··· Information provided

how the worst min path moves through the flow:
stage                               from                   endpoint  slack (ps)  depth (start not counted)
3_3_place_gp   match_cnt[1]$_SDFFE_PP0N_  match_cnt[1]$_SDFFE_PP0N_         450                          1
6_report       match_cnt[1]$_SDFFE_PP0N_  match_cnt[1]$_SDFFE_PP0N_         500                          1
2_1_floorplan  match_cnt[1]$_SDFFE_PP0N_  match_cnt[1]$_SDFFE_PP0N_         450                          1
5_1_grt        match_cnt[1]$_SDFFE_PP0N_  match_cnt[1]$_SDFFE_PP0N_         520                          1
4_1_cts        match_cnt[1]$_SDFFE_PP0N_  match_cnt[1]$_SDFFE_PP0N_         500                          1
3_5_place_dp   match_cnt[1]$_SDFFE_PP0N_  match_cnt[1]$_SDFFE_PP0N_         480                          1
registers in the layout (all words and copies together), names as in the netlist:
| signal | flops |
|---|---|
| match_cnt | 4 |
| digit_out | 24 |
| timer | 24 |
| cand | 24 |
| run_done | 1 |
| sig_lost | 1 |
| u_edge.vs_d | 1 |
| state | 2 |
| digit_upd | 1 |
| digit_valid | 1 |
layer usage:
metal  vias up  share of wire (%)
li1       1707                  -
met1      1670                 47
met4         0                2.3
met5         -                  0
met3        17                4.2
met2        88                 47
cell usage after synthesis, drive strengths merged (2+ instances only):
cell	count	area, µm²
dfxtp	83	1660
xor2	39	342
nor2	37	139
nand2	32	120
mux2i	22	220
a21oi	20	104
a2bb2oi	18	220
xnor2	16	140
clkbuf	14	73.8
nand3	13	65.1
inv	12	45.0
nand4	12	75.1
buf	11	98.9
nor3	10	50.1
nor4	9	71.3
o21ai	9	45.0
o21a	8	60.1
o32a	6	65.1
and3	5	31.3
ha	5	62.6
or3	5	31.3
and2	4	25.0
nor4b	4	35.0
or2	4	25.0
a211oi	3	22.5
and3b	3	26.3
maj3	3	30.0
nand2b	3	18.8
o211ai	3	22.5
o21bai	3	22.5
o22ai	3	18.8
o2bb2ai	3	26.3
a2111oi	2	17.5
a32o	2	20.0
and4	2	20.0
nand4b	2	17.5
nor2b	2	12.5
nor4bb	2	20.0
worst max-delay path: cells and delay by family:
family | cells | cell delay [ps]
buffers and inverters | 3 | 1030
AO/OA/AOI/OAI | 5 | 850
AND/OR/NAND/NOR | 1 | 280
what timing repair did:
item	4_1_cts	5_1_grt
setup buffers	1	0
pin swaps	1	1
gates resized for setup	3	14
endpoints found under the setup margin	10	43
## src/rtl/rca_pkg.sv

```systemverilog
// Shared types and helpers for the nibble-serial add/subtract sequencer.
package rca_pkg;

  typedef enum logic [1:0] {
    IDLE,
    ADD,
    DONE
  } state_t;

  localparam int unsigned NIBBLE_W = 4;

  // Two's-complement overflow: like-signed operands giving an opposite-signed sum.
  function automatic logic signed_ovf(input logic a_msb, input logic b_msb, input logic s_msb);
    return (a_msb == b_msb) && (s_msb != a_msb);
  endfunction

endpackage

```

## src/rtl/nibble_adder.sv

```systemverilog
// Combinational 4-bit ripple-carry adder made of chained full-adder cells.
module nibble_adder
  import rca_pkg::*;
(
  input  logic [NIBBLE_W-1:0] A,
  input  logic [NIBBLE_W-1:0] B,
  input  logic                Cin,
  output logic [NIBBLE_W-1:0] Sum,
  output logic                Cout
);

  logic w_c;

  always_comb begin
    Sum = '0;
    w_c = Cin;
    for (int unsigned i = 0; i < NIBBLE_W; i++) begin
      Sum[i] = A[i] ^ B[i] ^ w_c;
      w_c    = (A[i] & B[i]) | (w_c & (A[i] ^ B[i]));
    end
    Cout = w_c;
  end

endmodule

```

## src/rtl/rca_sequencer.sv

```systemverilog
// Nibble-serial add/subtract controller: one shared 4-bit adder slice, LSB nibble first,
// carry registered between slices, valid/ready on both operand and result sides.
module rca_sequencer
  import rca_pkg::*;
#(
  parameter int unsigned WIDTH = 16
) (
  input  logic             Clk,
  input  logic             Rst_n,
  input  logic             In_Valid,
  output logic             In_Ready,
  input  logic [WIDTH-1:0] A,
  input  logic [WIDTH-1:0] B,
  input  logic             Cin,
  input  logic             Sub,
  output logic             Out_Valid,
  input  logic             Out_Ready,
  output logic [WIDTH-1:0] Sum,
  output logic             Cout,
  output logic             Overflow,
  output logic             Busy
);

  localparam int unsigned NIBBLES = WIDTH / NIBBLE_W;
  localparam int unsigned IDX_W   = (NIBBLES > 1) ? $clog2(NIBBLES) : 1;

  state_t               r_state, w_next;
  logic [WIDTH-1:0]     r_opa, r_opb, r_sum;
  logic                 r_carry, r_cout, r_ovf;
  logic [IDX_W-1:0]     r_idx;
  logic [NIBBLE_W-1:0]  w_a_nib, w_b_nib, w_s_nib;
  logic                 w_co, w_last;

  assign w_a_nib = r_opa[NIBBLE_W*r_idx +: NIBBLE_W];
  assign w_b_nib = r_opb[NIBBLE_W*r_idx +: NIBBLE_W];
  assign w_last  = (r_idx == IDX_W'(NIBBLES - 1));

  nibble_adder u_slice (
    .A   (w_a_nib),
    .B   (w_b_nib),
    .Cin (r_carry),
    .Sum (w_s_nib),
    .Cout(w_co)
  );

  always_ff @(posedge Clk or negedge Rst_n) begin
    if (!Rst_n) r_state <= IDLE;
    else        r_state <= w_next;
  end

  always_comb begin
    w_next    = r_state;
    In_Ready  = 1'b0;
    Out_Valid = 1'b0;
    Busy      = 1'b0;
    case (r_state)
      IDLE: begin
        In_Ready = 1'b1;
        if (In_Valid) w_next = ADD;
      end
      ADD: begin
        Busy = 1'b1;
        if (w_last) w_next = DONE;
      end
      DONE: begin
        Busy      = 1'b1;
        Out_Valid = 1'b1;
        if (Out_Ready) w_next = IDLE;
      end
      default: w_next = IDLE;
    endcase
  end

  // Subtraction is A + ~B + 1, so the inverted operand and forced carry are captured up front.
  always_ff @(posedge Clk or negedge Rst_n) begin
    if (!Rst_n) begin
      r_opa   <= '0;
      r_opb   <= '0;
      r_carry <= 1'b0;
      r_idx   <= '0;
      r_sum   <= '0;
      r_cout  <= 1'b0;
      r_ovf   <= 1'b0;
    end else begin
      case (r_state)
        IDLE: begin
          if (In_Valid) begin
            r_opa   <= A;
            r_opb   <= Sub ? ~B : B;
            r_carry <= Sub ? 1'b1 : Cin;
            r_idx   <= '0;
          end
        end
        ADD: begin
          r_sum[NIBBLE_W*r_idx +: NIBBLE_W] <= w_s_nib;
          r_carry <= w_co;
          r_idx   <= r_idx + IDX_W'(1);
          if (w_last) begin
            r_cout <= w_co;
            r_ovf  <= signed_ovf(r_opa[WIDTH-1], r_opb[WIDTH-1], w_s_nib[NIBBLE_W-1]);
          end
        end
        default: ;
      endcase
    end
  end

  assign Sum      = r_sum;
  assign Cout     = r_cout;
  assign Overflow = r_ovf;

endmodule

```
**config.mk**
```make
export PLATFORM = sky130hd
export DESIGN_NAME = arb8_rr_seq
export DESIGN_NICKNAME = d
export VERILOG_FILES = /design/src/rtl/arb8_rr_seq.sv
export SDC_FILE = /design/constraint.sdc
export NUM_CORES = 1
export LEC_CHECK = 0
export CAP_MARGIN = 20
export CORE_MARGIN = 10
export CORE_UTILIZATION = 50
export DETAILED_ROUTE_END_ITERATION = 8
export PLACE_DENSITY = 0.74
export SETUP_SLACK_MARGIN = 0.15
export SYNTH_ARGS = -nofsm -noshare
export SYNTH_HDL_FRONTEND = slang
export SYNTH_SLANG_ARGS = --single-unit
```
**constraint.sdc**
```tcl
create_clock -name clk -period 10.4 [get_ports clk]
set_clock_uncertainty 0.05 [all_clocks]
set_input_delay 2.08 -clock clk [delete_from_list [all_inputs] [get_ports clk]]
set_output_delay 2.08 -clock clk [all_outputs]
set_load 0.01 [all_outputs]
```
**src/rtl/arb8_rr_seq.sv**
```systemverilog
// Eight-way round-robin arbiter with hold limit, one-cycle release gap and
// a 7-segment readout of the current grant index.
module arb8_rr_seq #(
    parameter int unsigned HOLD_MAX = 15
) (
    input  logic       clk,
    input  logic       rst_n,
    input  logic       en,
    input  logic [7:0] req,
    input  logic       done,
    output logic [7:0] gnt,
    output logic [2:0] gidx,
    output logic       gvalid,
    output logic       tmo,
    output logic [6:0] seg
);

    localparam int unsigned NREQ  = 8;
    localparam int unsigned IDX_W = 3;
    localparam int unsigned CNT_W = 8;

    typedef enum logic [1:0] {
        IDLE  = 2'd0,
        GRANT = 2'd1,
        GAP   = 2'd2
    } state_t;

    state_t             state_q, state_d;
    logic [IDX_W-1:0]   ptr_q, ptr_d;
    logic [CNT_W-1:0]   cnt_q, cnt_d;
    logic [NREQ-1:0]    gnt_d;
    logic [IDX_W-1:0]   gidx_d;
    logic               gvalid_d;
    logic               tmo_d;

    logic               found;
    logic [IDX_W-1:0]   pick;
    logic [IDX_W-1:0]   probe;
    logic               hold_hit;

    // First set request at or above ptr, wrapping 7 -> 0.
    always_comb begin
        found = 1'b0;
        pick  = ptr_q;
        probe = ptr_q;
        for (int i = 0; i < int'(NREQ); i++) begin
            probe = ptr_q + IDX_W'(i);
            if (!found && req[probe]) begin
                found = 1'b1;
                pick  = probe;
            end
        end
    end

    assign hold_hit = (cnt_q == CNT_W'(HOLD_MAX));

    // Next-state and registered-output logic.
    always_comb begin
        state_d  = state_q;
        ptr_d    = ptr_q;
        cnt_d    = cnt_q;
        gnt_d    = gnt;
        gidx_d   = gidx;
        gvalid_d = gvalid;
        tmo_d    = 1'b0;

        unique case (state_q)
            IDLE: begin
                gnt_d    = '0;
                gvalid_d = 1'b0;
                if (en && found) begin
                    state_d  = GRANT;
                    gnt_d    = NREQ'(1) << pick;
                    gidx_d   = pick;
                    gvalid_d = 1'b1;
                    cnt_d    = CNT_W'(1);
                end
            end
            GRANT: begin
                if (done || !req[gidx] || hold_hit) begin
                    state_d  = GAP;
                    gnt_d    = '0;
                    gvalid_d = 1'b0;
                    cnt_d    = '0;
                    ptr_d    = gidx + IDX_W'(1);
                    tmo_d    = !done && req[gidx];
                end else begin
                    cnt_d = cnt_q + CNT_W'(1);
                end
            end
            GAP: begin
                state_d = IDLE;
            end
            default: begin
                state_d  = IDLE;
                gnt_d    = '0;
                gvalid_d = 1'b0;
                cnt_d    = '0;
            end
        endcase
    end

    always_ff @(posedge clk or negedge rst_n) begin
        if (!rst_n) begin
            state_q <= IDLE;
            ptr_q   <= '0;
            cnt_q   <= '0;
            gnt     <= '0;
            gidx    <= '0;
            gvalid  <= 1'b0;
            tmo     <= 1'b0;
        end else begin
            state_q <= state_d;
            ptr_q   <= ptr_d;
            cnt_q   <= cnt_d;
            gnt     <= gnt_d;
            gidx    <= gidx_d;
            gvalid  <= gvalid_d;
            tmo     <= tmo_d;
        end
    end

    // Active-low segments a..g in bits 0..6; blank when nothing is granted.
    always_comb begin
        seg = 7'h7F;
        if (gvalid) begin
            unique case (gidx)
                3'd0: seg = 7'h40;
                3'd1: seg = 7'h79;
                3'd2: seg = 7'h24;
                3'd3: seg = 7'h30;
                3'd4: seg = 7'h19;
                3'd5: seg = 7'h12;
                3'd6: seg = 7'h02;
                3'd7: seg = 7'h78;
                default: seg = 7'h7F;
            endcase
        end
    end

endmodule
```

······

■ About this exercise
A verbatim transcription is needed of the lines above, starting at the line with "buffers and inverters | 3 | 1030" and ending at the line with "gates resized for", both included, and of nothing else.

■ Result of this exercise
buffers and inverters | 3 | 1030
AO/OA/AOI/OAI | 5 | 850
AND/OR/NAND/NOR | 1 | 280
what timing repair did:
item	4_1_cts	5_1_grt
setup buffers	1	0
pin swaps	1	1
gates resized for setup	3	14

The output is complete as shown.